== WORK TASK ==
Return the lines below in which the string "period" occurs.

-- RECORDS follows --

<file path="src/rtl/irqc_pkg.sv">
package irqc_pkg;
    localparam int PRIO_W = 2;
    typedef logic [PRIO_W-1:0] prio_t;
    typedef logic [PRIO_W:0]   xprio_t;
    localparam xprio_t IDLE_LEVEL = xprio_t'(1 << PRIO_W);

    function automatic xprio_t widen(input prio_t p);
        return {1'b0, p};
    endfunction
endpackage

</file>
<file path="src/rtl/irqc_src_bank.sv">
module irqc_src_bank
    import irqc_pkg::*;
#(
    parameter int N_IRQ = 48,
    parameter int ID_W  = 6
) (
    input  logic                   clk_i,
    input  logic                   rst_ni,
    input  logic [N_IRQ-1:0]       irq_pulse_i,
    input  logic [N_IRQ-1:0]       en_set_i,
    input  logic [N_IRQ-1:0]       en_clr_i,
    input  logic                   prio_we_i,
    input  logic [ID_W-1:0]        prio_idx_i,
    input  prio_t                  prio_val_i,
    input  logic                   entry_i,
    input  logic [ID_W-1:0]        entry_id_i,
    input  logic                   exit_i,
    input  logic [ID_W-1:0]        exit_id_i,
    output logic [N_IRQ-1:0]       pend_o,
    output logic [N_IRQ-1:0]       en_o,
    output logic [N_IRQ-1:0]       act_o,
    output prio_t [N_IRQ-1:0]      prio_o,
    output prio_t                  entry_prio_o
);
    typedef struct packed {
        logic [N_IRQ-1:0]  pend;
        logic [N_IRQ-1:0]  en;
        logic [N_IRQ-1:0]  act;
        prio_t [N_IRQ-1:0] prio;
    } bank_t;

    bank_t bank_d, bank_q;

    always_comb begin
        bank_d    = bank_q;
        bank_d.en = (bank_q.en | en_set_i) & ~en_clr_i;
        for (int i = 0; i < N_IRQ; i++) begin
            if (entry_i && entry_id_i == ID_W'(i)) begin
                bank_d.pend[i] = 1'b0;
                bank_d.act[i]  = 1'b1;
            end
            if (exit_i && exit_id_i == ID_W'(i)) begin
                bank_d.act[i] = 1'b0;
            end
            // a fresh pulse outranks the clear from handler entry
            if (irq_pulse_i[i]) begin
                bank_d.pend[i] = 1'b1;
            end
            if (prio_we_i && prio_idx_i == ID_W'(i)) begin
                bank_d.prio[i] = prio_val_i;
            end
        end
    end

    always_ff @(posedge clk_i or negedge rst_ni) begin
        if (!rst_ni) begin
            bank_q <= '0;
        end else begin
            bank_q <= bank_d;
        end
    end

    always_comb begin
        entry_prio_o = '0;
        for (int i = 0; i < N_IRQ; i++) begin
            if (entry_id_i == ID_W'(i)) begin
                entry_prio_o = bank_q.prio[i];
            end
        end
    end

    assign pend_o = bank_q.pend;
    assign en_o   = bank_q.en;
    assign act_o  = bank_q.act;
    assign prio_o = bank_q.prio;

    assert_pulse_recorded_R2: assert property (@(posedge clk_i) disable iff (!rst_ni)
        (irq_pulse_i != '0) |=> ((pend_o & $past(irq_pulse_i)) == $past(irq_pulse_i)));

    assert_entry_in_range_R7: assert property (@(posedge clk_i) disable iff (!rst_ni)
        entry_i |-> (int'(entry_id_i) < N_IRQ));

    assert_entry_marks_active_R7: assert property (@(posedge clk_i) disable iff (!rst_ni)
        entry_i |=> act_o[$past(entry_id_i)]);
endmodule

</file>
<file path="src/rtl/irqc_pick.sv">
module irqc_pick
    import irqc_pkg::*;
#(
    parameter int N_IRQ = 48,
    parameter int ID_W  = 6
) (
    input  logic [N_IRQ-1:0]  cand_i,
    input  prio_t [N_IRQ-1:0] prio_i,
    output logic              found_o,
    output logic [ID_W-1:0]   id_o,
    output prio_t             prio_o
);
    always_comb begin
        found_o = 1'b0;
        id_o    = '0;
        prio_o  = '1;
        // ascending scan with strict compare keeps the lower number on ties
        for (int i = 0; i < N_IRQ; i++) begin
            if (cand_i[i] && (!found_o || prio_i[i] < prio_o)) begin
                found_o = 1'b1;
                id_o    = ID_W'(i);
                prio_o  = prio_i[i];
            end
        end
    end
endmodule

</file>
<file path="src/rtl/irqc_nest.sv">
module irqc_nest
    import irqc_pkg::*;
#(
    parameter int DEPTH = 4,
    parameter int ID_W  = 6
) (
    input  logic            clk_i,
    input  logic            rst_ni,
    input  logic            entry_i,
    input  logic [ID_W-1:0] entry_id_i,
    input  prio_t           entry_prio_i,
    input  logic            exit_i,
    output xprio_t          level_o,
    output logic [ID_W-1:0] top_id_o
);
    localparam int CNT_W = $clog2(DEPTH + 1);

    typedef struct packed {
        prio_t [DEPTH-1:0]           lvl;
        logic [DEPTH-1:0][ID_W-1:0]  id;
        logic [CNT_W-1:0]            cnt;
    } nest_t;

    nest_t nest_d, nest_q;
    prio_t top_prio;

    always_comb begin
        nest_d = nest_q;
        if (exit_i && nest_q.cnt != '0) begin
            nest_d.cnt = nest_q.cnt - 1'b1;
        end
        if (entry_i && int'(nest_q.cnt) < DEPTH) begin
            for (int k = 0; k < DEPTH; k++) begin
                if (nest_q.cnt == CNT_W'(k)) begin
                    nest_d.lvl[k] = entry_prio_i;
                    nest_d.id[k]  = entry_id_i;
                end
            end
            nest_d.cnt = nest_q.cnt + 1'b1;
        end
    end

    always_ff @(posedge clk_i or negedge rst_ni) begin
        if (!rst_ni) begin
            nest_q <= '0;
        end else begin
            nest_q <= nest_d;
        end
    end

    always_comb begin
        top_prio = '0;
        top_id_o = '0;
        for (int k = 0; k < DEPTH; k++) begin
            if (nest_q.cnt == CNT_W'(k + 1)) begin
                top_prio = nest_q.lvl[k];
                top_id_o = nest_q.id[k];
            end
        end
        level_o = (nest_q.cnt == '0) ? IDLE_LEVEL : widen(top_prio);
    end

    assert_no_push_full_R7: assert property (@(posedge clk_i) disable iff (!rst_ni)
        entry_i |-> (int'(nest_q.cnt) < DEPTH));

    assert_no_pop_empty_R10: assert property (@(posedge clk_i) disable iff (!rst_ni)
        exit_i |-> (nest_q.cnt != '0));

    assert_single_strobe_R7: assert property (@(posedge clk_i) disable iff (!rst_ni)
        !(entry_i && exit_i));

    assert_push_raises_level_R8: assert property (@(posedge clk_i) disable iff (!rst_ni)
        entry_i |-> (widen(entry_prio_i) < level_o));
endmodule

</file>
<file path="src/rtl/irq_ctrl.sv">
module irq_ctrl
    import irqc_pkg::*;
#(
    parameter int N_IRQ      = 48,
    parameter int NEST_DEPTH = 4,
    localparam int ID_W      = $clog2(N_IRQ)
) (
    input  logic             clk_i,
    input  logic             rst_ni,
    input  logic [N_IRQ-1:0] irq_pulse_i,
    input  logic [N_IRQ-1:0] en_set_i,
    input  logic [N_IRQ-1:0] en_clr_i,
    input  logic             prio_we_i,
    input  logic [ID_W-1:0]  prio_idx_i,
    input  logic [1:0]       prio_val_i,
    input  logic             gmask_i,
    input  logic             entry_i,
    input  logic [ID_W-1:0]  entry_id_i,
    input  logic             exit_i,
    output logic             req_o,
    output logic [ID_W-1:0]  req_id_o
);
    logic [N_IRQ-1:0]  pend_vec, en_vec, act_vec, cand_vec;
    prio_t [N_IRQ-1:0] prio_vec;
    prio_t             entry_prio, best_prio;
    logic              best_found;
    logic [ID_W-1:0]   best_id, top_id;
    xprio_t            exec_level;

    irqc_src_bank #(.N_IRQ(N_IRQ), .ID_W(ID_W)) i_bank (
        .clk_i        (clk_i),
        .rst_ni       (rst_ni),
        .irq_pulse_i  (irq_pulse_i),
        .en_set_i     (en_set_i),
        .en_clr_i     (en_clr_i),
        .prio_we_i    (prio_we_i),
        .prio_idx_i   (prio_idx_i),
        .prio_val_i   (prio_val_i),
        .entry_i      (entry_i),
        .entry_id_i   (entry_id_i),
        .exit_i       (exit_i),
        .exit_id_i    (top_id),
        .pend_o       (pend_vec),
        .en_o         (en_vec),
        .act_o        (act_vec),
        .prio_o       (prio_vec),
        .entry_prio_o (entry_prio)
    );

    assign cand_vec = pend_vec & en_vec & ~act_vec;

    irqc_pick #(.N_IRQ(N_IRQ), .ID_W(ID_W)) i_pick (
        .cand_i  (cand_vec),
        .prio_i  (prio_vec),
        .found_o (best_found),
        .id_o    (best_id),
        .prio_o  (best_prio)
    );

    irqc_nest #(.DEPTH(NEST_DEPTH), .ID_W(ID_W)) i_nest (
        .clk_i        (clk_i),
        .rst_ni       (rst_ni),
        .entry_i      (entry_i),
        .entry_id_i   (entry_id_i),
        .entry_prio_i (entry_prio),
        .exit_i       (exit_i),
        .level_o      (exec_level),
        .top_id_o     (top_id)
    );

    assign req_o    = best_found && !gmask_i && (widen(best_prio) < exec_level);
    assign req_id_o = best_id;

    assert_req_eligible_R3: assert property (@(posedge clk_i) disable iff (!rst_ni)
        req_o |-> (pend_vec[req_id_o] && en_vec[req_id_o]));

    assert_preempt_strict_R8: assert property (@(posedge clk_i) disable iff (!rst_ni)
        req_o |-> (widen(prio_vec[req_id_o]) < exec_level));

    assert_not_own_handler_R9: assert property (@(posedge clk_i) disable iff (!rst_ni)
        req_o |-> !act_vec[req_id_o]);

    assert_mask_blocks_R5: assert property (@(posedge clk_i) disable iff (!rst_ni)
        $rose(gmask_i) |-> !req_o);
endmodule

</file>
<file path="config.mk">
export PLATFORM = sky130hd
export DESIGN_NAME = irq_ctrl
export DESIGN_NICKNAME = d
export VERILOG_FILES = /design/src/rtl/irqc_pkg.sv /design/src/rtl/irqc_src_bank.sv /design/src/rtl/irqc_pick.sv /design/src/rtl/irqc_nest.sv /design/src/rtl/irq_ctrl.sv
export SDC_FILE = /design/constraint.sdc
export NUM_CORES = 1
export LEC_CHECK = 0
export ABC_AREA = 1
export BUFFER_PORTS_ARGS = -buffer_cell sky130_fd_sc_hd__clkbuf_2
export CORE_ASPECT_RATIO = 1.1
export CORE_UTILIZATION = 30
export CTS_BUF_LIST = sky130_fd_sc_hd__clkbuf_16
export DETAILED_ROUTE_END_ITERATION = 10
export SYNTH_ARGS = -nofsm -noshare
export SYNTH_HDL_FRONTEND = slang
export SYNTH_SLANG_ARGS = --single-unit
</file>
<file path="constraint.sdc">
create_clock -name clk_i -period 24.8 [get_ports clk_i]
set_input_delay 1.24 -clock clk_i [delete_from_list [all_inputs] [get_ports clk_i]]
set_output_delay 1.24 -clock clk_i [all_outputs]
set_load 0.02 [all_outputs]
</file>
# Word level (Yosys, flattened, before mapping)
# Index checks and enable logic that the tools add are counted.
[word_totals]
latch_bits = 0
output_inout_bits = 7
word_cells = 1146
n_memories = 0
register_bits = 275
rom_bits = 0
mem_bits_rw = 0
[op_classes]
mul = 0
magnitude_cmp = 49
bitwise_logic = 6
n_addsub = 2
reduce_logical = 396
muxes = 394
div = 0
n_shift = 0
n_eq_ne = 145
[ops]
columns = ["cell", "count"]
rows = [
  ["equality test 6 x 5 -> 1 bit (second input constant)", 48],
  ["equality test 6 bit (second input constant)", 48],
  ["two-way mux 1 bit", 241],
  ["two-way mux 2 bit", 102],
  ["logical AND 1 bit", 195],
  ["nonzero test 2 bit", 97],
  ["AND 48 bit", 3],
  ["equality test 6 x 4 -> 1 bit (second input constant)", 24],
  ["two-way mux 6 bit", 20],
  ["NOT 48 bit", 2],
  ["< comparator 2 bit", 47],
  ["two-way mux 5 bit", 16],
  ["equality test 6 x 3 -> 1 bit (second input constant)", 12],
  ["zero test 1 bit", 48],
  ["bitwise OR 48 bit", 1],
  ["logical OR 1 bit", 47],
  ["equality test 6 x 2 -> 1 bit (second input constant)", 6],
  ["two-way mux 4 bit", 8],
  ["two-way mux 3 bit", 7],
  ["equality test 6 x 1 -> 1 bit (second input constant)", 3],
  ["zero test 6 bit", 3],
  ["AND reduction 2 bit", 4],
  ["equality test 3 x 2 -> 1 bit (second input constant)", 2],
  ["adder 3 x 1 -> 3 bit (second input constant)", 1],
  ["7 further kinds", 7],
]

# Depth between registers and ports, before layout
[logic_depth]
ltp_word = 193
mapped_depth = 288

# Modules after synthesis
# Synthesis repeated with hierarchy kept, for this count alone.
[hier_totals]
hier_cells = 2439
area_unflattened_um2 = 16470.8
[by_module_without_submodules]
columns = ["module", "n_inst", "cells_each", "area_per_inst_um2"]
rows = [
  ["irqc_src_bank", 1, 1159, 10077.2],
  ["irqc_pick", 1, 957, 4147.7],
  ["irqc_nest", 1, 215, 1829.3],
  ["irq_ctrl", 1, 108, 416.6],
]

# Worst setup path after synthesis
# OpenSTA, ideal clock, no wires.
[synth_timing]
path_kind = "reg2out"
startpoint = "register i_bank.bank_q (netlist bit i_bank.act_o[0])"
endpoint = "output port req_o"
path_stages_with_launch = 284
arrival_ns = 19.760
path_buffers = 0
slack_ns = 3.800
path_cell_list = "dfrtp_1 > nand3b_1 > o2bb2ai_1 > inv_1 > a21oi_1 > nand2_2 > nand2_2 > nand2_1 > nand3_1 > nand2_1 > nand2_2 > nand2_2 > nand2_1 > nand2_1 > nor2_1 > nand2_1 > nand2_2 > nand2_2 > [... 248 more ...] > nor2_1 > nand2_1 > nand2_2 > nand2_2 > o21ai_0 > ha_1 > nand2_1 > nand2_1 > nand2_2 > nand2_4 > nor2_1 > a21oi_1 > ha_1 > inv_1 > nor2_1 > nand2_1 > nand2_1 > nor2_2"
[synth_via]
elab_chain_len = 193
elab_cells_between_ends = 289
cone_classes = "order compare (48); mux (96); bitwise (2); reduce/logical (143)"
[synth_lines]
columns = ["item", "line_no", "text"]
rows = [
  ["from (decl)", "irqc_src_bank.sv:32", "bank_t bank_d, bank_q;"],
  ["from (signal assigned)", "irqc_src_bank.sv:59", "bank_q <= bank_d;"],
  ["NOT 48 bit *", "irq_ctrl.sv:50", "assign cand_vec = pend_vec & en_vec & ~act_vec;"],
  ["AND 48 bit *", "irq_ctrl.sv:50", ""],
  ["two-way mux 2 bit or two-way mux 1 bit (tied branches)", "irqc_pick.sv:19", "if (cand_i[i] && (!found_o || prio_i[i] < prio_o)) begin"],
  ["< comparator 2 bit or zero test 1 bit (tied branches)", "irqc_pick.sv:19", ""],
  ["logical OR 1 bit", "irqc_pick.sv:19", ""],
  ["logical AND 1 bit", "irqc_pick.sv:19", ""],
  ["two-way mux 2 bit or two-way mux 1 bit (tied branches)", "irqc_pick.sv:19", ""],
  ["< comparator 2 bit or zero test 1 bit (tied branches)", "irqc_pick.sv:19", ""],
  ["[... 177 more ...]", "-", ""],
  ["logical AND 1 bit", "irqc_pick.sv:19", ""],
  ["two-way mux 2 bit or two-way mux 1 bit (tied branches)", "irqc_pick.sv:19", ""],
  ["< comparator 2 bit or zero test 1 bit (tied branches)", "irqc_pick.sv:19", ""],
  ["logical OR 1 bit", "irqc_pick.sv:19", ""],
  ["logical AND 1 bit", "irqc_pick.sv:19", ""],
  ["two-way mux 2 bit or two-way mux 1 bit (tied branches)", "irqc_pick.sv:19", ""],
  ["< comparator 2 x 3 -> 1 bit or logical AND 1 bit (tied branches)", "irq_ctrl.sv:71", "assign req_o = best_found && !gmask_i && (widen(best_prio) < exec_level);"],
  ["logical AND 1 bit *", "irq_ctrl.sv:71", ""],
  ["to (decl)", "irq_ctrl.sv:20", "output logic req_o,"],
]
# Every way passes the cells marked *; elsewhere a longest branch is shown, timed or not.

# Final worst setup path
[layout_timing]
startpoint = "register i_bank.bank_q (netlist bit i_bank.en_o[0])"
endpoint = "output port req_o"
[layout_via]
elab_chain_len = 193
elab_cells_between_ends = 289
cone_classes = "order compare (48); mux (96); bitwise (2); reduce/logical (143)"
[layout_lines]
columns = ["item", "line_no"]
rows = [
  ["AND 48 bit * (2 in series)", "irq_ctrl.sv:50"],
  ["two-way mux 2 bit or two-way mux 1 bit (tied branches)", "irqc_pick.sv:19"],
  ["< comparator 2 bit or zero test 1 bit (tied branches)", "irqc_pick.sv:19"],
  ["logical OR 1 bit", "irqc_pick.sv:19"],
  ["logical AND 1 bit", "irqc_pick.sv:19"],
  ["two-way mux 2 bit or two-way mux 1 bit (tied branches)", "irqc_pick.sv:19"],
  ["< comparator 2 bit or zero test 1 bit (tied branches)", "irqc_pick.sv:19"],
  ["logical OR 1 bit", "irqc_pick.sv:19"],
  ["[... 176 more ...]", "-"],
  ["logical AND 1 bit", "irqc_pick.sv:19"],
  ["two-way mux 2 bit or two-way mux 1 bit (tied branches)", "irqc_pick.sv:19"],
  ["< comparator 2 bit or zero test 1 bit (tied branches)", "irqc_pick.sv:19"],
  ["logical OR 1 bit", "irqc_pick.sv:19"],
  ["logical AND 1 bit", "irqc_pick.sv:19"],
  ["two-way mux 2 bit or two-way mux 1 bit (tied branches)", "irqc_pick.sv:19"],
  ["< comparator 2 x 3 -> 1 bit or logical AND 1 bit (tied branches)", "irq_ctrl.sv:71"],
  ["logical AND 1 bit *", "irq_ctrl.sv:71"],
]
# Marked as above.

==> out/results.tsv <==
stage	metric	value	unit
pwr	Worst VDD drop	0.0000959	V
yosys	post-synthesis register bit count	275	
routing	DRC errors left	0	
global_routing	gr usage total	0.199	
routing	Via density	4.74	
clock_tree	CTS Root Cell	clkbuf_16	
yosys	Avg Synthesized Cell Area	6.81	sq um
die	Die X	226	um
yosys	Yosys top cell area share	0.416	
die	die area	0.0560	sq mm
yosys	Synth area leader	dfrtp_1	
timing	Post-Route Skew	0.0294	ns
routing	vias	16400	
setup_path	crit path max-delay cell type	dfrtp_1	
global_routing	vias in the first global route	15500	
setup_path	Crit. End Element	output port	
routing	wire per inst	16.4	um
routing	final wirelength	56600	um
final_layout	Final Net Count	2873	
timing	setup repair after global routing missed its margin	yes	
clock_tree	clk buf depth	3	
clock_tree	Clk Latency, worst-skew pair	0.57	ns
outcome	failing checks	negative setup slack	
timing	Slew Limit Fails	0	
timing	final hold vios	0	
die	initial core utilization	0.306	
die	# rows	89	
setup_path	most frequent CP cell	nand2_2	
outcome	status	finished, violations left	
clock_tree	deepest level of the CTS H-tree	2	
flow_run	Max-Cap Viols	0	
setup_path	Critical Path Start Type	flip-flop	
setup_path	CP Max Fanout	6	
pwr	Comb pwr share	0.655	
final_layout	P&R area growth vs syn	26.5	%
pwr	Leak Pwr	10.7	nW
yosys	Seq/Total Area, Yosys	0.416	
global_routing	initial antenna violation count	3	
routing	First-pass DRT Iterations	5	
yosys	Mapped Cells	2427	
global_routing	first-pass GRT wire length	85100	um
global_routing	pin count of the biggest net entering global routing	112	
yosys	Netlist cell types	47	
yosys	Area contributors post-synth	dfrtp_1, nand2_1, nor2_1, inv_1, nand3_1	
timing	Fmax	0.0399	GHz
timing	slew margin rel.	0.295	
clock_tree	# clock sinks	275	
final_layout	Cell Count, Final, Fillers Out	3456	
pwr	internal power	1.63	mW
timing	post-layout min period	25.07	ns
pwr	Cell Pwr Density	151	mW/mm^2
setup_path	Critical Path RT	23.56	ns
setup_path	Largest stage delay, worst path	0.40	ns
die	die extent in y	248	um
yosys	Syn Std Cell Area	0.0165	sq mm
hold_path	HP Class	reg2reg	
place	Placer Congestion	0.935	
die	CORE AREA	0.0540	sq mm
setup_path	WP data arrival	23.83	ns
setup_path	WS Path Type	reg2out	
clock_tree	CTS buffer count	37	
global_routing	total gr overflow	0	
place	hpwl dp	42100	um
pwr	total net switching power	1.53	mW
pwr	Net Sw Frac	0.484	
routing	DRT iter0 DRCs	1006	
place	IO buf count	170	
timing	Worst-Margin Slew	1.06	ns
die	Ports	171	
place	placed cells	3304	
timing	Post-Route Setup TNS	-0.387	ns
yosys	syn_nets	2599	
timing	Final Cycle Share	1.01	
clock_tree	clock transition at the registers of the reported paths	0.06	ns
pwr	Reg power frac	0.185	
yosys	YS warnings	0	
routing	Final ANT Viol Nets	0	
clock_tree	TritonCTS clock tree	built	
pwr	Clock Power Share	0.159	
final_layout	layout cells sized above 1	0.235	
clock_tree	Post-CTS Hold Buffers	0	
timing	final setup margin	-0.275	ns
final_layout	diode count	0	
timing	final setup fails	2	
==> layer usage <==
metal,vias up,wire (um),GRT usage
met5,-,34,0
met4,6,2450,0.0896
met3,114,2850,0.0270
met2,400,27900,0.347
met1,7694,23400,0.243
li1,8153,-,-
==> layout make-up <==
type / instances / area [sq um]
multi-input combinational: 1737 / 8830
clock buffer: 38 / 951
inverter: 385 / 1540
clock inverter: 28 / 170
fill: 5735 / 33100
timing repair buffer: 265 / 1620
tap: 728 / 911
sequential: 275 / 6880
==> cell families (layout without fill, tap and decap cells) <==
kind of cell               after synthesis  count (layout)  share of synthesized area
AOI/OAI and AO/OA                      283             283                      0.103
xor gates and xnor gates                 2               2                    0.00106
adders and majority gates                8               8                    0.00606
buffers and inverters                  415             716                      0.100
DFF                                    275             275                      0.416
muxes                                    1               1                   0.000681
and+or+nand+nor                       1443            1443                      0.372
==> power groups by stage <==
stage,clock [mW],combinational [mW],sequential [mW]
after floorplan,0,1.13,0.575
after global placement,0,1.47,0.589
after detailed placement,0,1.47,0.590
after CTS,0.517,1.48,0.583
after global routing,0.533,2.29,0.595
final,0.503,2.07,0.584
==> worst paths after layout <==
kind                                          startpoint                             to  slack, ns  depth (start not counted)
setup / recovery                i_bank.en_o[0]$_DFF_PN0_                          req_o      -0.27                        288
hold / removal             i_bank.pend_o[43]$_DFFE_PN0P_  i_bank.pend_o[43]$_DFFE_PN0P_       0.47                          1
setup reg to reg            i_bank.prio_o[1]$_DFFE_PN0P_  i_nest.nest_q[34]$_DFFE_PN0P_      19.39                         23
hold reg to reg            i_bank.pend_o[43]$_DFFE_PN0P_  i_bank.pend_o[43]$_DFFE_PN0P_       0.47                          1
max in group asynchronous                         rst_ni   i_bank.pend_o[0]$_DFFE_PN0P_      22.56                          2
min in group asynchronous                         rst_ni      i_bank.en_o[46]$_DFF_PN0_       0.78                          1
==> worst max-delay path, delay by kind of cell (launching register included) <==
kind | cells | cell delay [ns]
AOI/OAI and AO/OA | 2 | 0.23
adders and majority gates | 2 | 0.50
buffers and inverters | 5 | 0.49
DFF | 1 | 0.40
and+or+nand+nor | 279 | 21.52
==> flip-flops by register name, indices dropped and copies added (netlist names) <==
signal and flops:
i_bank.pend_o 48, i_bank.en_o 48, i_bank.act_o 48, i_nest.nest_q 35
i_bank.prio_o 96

-- RECORDS concluded --

== REPLY TO THE EXERCISE ==
create_clock -name clk_i -period 24.8 [get_ports clk_i]
timing	post-layout min period	25.07	ns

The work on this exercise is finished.